Task description -
In the entries that follow, the line with "met1: 41.6 / 40" opens the range and the line with "In the flow" closes it; repeat that range exactly, both lines included.

Information supplied -
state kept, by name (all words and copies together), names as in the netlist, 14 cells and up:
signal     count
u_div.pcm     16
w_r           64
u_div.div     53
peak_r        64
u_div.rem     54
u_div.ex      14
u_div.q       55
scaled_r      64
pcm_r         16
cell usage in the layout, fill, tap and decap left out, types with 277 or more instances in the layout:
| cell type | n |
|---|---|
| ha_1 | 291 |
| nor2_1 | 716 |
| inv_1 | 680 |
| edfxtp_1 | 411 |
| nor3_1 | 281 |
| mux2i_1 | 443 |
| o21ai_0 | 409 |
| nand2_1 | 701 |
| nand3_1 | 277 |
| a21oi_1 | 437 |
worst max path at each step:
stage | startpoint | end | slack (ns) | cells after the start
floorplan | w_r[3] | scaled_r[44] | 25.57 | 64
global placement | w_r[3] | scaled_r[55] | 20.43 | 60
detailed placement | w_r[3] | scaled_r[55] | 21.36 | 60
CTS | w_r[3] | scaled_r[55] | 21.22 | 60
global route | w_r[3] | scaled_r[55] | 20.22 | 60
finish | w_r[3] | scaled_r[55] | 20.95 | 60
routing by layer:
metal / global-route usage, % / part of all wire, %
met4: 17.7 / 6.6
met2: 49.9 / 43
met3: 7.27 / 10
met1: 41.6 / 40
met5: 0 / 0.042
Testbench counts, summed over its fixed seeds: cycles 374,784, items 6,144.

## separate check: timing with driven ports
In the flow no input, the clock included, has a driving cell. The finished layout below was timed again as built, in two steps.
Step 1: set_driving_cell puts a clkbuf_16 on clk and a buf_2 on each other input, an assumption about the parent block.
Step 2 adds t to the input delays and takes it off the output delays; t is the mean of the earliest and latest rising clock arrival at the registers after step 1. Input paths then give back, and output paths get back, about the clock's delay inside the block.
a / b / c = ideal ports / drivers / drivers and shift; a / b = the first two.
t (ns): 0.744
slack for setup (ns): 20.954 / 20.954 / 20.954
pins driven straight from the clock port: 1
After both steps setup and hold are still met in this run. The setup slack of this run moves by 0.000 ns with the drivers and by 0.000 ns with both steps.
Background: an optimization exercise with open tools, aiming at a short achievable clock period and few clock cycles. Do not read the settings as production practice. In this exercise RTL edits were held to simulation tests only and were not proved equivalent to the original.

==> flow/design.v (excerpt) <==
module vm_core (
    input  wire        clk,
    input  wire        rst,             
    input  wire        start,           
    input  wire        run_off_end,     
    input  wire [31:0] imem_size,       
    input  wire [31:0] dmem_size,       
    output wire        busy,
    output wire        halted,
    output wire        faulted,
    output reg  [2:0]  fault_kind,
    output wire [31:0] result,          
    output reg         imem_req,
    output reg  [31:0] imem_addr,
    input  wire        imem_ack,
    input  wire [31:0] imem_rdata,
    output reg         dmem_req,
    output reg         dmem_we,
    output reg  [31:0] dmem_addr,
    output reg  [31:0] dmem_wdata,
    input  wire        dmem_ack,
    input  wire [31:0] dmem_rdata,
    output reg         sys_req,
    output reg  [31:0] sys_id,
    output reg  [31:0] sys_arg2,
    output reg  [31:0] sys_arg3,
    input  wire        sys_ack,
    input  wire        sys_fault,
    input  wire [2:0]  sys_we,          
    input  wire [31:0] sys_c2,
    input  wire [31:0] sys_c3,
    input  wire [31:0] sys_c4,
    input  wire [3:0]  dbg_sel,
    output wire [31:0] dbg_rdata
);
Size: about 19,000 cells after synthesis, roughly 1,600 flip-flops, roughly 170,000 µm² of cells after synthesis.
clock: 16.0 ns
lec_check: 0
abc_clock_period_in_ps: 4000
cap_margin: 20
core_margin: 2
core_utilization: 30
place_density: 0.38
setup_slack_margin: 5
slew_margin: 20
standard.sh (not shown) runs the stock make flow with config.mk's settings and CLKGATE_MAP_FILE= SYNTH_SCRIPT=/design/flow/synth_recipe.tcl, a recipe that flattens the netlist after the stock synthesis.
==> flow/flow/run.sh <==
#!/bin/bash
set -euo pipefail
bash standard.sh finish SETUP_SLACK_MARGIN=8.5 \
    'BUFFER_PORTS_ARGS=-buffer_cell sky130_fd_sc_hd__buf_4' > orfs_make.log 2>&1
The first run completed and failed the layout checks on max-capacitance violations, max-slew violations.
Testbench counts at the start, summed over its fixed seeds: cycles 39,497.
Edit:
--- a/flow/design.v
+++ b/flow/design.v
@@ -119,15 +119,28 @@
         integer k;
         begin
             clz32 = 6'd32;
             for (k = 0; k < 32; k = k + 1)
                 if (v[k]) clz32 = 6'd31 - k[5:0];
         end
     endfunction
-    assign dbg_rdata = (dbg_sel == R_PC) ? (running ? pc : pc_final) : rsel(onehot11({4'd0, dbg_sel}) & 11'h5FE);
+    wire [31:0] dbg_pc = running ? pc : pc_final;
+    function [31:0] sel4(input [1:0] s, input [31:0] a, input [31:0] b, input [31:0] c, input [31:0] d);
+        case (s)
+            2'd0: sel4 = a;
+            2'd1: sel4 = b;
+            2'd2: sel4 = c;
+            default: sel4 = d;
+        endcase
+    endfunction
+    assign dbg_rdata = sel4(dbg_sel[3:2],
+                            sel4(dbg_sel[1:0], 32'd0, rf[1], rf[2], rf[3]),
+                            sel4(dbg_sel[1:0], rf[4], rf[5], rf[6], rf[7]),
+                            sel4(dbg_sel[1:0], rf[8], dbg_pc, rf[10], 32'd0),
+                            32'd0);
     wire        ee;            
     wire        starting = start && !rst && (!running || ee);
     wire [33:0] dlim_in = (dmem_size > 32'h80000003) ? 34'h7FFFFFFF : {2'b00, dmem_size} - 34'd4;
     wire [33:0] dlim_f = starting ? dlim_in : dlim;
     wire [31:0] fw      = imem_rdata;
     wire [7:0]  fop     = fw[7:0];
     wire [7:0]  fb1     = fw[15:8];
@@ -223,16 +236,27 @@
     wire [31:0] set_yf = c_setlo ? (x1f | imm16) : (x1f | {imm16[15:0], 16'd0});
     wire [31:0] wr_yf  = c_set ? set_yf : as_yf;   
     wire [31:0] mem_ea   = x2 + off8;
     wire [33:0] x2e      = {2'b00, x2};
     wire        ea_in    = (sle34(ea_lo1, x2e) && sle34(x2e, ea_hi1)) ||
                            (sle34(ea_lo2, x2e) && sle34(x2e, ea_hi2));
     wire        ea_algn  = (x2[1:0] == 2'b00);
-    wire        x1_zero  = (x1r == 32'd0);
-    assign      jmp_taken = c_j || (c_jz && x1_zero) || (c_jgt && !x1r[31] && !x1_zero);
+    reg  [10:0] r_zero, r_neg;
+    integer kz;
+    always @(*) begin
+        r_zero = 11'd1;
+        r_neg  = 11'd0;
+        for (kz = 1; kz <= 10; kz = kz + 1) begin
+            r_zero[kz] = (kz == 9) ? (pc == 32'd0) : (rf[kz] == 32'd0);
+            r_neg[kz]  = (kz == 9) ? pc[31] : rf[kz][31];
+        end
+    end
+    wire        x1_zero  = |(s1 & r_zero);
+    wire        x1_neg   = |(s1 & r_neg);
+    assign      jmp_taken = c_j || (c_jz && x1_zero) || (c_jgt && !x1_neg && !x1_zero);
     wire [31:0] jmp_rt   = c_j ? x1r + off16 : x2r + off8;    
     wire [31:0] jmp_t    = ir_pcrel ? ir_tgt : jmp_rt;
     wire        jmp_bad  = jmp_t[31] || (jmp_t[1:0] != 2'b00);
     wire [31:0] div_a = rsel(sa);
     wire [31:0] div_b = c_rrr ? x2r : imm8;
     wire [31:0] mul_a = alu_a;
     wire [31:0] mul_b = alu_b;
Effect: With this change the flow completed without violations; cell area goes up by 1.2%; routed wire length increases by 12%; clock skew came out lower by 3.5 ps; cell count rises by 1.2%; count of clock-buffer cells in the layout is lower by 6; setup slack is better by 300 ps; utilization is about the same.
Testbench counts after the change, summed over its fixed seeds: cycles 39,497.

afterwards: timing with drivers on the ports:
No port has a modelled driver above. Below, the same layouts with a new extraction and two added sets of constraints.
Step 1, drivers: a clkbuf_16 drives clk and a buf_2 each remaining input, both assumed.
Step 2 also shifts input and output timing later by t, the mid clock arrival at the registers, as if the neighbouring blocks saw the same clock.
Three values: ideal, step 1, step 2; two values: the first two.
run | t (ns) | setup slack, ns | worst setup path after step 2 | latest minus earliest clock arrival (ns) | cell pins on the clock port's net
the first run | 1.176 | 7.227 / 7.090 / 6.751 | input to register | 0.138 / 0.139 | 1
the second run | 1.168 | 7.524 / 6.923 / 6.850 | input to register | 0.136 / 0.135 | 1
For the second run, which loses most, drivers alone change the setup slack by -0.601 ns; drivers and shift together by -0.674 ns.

Answer space -
met1: 41.6 / 40
met5: 0 / 0.042
Testbench counts, summed over its fixed seeds: cycles 374,784, items 6,144.

## separate check: timing with driven ports
In the flow no input, the clock included, has a driving cell. The finished layout below was timed again as built, in two steps.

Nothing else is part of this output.